- **Data for analysis**:
┄┄┄┄┄┄┄┄┄┄

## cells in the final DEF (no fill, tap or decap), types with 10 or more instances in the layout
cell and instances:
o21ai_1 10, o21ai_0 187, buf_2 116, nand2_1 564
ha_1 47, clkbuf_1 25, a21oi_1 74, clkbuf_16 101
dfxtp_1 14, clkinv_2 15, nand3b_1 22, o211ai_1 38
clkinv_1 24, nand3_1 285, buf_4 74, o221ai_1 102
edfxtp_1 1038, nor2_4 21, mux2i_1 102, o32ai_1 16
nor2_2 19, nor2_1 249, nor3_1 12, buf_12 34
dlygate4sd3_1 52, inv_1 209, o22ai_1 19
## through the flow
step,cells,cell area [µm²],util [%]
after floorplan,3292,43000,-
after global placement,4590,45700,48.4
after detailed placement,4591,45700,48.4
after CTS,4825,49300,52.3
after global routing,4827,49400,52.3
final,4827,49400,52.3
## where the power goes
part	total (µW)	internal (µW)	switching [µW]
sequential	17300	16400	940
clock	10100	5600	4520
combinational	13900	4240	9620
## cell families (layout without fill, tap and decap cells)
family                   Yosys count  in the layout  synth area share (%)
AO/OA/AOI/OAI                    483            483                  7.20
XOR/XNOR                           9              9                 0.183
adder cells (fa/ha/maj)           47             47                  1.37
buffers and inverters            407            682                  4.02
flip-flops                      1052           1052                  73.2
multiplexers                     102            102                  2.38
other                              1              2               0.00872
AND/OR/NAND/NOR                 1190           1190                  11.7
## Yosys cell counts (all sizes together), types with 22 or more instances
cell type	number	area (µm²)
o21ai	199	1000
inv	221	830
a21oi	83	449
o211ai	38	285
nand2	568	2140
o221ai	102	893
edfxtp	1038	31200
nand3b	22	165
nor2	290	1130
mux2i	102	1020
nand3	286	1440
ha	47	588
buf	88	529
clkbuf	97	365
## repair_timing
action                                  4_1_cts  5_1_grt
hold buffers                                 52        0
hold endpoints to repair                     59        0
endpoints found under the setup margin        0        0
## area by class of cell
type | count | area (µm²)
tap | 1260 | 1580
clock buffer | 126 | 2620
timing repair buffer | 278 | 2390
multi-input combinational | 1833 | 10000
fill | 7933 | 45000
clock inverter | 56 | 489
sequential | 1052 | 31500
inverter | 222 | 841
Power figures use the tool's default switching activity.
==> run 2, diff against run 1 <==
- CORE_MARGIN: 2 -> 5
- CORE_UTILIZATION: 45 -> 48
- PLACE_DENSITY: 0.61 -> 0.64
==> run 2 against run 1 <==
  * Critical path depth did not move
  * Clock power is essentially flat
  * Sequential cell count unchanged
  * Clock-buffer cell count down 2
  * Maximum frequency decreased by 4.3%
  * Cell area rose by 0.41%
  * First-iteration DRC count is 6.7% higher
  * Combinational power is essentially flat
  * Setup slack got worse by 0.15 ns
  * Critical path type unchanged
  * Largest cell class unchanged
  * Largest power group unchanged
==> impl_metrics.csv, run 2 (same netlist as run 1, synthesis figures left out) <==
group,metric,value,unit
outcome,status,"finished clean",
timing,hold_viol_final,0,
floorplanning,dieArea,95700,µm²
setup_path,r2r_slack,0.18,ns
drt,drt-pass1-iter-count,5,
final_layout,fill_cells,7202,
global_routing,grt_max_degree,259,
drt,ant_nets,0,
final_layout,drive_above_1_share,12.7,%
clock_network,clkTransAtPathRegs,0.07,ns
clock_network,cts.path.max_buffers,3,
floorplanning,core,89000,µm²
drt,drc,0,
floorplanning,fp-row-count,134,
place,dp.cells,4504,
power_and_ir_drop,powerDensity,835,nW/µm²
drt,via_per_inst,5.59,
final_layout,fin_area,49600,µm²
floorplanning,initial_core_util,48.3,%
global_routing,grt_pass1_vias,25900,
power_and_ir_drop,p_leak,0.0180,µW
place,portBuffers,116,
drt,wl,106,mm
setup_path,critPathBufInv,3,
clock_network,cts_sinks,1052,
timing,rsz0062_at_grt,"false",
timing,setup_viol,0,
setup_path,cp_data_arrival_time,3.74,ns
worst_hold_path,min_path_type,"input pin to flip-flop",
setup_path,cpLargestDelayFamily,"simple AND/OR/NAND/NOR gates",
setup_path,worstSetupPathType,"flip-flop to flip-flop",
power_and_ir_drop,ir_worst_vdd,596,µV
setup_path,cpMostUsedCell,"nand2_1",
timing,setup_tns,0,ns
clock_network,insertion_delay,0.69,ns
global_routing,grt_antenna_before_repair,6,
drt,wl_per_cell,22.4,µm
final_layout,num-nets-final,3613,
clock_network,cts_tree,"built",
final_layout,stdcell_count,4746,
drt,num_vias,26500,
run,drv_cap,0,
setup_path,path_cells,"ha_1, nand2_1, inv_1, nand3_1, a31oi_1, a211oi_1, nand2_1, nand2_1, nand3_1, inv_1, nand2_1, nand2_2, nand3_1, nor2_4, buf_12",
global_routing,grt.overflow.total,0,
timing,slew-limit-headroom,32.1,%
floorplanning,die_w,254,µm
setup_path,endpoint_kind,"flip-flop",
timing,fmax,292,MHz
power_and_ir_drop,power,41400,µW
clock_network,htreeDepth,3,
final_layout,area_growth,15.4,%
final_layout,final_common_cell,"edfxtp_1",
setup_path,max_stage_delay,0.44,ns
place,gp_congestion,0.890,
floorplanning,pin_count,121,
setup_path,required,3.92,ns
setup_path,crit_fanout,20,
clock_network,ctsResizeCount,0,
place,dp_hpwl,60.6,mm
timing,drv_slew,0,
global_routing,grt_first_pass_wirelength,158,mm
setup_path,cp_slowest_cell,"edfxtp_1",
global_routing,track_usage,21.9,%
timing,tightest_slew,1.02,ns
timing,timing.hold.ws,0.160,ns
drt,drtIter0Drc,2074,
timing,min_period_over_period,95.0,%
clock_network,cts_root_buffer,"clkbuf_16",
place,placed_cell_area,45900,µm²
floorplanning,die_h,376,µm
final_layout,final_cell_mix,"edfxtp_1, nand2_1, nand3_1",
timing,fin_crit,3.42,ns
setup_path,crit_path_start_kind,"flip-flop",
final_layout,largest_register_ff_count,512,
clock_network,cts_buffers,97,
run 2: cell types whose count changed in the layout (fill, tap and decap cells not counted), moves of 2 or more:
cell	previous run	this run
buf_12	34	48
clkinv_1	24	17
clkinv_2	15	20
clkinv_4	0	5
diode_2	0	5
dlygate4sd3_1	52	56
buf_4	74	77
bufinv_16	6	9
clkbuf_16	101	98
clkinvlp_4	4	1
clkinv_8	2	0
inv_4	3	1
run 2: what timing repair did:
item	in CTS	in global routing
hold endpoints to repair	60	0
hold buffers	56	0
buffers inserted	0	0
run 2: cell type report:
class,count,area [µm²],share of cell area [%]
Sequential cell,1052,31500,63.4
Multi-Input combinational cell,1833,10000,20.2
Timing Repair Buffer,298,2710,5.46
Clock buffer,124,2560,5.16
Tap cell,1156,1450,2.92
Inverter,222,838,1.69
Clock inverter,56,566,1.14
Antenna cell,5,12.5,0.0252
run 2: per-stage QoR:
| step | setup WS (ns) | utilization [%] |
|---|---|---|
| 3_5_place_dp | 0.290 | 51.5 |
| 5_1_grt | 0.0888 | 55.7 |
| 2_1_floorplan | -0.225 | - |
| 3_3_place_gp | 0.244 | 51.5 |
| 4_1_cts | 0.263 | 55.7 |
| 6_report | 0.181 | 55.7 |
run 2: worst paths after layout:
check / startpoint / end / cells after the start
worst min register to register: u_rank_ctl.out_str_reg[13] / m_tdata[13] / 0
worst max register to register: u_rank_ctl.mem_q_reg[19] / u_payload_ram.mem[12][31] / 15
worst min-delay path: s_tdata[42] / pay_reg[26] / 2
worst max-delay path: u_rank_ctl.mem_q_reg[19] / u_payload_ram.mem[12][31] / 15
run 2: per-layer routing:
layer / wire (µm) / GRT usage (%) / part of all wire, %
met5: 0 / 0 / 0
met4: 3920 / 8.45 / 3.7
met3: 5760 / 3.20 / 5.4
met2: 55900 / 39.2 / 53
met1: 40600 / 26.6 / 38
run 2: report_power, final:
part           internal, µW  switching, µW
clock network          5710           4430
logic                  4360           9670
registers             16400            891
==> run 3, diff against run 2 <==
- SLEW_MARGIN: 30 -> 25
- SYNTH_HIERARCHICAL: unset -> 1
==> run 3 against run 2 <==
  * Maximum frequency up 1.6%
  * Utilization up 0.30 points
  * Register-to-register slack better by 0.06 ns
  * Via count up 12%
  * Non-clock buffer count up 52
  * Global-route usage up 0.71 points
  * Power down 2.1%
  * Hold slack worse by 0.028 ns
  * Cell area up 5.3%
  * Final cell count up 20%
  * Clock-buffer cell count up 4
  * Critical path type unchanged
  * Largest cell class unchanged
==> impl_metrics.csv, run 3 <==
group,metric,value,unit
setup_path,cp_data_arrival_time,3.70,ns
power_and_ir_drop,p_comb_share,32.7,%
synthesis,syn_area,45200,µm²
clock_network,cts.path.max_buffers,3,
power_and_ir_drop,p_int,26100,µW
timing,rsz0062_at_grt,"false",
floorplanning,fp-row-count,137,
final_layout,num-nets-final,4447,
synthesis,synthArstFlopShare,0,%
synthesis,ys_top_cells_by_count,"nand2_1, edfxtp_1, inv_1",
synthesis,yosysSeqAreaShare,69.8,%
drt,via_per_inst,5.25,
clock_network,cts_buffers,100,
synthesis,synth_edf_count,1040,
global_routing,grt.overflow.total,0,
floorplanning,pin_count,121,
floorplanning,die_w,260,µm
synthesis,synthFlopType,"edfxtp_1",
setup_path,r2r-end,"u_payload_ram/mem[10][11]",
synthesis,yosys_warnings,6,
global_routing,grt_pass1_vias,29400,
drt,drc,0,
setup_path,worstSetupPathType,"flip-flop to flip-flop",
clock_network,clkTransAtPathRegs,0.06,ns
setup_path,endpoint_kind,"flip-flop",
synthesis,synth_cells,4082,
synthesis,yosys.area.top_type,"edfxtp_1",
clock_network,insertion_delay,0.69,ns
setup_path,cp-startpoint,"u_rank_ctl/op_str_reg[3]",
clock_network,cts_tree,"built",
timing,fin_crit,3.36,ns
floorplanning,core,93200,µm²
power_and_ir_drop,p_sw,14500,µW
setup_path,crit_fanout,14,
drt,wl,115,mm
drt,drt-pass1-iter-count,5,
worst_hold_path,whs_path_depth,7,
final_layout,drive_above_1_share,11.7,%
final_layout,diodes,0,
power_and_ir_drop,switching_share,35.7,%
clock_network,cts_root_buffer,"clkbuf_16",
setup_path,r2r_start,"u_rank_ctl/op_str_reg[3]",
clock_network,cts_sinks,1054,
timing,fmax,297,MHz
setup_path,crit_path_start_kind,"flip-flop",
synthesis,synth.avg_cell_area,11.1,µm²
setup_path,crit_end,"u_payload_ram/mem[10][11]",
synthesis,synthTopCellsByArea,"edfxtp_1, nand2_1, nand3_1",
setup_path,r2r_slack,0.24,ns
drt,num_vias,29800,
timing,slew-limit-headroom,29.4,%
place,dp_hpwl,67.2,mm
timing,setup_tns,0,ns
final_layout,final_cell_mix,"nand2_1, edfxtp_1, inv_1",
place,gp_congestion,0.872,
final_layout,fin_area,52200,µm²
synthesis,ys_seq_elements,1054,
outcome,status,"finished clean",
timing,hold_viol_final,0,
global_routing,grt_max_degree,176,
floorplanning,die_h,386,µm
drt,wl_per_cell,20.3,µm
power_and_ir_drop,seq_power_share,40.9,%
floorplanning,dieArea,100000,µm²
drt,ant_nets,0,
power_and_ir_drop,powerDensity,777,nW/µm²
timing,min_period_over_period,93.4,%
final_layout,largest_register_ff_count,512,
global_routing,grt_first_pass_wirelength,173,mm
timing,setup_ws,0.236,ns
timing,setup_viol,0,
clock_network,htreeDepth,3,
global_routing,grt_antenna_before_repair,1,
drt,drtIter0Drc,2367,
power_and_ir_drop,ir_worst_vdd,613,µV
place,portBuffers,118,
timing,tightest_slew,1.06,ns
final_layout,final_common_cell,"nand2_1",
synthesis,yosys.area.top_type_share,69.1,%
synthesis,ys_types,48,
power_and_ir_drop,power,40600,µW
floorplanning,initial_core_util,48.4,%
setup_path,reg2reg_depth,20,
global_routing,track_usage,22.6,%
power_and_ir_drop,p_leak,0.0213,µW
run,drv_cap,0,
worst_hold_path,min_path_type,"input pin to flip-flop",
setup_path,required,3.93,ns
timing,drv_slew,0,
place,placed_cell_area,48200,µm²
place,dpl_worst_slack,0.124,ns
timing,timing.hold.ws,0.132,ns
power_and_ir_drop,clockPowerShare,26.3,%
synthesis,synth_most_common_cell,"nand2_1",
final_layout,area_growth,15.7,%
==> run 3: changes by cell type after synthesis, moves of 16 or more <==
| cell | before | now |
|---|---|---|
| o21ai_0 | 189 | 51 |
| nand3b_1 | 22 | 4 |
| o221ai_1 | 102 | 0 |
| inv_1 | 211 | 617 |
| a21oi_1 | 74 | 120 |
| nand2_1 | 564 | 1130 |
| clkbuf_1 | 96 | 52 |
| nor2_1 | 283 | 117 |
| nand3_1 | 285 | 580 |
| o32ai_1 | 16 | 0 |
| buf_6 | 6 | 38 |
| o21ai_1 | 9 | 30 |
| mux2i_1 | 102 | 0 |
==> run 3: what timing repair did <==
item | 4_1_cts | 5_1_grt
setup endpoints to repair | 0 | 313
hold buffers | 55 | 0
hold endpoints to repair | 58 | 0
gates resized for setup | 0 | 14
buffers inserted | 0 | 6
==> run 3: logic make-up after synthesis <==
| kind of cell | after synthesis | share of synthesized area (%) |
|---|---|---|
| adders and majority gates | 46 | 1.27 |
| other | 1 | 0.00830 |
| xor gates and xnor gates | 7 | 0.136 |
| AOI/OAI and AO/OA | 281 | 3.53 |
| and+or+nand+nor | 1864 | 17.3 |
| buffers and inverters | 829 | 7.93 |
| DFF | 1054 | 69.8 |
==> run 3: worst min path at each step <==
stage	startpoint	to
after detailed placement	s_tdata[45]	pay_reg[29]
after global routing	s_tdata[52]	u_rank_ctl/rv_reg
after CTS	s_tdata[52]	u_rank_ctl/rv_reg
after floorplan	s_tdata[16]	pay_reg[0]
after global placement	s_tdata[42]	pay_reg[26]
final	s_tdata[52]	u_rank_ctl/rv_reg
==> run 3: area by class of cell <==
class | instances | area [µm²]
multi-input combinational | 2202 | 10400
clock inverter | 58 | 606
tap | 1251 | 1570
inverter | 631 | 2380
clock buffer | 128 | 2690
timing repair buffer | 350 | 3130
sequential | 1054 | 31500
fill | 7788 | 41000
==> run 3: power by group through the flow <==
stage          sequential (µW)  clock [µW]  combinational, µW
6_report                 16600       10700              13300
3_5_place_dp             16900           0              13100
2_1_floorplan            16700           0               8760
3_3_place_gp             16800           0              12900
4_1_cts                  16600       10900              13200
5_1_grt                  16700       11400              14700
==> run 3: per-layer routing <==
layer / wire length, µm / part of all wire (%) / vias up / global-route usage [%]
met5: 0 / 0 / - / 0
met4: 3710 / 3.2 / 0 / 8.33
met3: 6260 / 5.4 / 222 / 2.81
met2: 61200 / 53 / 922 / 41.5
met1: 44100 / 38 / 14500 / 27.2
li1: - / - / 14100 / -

┄┄┄┄┄┄┄┄┄┄

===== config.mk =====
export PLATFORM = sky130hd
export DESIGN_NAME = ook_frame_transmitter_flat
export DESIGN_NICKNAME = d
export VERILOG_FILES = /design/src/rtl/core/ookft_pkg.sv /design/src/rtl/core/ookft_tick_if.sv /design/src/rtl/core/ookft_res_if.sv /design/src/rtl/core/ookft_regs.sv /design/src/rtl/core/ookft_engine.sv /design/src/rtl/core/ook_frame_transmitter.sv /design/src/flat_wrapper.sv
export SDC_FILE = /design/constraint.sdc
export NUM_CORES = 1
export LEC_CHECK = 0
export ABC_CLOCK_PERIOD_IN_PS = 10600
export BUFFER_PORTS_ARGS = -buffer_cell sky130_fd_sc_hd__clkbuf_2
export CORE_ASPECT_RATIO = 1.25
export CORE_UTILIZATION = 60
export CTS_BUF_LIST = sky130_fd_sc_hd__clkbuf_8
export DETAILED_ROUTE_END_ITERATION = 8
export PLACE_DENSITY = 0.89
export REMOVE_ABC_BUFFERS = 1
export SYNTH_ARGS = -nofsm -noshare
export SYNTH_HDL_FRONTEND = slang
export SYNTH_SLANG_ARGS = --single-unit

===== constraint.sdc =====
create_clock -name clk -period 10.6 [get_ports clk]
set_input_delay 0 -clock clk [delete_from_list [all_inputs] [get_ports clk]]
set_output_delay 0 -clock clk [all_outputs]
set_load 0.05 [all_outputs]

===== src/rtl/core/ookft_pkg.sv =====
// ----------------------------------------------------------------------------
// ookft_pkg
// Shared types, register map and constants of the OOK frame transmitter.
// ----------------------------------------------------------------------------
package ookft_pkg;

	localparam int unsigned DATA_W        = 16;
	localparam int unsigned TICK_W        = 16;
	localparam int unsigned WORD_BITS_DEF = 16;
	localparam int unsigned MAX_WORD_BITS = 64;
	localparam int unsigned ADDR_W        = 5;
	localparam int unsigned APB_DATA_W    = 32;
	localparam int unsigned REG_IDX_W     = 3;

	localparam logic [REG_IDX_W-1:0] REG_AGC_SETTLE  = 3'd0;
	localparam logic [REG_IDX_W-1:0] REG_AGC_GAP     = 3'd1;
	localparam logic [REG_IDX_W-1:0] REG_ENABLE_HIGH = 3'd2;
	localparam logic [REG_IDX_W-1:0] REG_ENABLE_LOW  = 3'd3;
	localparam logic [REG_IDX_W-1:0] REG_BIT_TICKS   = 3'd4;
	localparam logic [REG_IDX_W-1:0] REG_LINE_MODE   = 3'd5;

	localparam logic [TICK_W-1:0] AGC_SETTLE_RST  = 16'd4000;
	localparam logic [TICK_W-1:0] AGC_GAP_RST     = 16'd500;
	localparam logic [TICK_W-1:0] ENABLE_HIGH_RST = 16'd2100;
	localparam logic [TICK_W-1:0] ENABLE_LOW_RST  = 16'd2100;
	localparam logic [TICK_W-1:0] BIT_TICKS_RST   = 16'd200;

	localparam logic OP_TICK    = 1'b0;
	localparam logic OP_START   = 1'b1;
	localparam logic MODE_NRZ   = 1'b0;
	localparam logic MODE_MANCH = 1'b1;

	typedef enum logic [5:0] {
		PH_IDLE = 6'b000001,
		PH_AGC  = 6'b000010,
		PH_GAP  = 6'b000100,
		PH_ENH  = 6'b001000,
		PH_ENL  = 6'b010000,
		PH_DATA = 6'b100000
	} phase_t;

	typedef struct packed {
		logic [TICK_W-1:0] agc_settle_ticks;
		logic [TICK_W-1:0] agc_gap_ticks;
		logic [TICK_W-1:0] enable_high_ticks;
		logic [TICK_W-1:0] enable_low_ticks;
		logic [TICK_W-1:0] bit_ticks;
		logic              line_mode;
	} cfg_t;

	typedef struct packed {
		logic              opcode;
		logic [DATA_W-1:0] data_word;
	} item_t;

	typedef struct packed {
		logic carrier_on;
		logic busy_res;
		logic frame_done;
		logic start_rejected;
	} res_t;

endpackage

┄┄┄┄┄┄┄┄┄┄

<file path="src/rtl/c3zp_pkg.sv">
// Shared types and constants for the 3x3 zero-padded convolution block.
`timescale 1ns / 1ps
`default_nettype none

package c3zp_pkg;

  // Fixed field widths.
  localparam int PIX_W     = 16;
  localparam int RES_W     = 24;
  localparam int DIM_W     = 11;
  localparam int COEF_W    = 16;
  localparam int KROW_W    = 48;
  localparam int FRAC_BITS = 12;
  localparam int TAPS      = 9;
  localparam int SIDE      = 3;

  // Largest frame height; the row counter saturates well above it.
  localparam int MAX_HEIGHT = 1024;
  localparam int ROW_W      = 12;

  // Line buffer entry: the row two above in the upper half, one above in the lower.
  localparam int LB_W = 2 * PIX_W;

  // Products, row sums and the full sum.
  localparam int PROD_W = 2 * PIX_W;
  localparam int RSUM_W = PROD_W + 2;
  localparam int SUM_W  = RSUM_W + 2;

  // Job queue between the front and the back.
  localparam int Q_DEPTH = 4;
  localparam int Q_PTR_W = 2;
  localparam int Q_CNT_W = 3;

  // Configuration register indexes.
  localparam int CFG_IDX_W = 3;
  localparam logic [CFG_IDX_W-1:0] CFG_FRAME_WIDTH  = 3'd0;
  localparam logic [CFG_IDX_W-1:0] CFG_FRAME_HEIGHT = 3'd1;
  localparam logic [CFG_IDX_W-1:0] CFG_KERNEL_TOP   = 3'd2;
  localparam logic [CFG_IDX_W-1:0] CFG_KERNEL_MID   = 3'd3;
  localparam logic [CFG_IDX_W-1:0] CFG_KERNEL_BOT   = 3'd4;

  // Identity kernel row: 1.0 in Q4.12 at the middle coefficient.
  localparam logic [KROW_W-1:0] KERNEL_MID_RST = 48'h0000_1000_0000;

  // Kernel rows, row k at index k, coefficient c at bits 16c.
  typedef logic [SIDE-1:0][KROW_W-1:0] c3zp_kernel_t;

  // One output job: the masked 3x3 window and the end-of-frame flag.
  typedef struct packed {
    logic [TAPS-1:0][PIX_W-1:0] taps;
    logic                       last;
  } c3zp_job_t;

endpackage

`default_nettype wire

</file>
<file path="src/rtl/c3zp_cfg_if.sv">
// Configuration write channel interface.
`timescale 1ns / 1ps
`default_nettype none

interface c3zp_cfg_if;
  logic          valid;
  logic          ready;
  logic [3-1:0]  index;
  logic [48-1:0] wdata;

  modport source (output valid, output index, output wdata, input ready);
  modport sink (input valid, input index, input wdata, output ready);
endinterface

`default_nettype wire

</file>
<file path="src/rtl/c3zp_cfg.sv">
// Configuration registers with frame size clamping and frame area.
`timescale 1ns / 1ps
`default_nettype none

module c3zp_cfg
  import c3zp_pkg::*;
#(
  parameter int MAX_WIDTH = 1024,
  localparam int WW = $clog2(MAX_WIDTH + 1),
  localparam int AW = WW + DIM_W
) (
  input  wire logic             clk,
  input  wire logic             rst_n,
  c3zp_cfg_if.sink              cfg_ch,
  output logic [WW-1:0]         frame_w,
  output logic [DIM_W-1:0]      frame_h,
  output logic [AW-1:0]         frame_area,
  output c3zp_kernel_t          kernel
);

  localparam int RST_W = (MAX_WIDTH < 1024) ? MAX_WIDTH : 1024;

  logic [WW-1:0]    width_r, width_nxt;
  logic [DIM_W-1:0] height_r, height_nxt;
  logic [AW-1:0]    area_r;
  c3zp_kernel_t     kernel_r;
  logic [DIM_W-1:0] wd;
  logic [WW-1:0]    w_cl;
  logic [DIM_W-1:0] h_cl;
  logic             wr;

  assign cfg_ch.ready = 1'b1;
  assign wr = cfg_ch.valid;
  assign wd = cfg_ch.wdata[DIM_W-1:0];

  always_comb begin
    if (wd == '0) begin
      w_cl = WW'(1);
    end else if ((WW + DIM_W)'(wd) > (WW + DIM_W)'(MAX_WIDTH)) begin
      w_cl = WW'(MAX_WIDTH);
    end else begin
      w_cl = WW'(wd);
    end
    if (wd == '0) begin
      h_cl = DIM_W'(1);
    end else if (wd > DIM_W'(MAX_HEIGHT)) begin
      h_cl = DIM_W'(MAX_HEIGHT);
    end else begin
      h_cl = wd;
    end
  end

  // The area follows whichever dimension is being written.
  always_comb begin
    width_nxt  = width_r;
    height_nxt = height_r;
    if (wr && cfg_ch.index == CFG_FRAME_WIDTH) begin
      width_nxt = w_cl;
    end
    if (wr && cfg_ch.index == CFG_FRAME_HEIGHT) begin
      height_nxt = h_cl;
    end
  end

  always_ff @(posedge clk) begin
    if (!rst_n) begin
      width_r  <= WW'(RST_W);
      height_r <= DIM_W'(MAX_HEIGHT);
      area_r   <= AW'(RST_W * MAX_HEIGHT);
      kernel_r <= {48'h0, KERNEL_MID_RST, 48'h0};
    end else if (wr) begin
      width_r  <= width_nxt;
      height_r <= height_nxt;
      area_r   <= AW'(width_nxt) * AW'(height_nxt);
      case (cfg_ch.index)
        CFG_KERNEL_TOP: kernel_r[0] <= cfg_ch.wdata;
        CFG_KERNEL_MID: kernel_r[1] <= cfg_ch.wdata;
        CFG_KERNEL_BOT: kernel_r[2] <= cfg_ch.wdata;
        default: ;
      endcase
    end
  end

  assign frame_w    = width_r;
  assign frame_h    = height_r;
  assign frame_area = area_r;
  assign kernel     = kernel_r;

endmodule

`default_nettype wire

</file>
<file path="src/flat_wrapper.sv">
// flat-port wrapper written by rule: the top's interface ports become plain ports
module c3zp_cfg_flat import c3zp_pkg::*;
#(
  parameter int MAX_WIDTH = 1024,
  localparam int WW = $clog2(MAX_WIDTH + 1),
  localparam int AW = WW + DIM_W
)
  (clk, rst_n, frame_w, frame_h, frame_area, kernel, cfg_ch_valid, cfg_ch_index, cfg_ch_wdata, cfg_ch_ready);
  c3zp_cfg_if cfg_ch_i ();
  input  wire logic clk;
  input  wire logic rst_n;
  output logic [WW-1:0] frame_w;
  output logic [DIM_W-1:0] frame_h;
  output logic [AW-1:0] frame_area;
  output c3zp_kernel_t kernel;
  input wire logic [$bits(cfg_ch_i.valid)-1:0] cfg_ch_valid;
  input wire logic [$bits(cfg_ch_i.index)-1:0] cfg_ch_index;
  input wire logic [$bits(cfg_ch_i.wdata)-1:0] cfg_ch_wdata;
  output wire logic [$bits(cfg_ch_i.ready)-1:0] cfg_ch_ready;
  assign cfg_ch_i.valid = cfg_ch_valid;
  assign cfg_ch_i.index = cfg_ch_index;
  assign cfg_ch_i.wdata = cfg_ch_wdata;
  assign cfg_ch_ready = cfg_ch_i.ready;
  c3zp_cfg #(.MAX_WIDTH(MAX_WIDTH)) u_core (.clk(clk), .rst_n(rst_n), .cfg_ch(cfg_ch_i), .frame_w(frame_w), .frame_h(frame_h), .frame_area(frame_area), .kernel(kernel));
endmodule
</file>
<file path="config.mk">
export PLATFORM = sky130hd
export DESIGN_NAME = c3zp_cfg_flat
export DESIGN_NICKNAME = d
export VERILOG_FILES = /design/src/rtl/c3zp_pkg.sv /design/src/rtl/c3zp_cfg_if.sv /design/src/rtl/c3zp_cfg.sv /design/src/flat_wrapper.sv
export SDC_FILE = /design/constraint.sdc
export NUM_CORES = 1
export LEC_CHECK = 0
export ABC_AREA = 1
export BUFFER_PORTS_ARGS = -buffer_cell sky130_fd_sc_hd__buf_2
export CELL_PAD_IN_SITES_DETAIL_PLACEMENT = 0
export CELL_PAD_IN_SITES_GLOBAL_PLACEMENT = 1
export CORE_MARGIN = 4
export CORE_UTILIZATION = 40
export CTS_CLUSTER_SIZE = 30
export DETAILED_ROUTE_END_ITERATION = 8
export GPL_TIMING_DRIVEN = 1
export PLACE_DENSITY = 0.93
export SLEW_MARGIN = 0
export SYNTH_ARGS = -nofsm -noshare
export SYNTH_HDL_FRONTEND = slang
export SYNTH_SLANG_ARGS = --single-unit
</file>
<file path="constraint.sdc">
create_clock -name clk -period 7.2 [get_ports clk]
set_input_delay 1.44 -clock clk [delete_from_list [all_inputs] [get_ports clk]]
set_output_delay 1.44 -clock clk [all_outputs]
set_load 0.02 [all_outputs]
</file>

┄┄┄┄┄┄┄┄┄┄

- **Brief**: The range runs from the line above containing "## cells in" to the line containing "final,4827,49400,52.3", inclusive. Restate those lines word for word and no others.

- **Solution**:
## cells in the final DEF (no fill, tap or decap), types with 10 or more instances in the layout
cell and instances:
o21ai_1 10, o21ai_0 187, buf_2 116, nand2_1 564
ha_1 47, clkbuf_1 25, a21oi_1 74, clkbuf_16 101
dfxtp_1 14, clkinv_2 15, nand3b_1 22, o211ai_1 38
clkinv_1 24, nand3_1 285, buf_4 74, o221ai_1 102
edfxtp_1 1038, nor2_4 21, mux2i_1 102, o32ai_1 16
nor2_2 19, nor2_1 249, nor3_1 12, buf_12 34
dlygate4sd3_1 52, inv_1 209, o22ai_1 19
## through the flow
step,cells,cell area [µm²],util [%]
after floorplan,3292,43000,-
after global placement,4590,45700,48.4
after detailed placement,4591,45700,48.4
after CTS,4825,49300,52.3
after global routing,4827,49400,52.3
final,4827,49400,52.3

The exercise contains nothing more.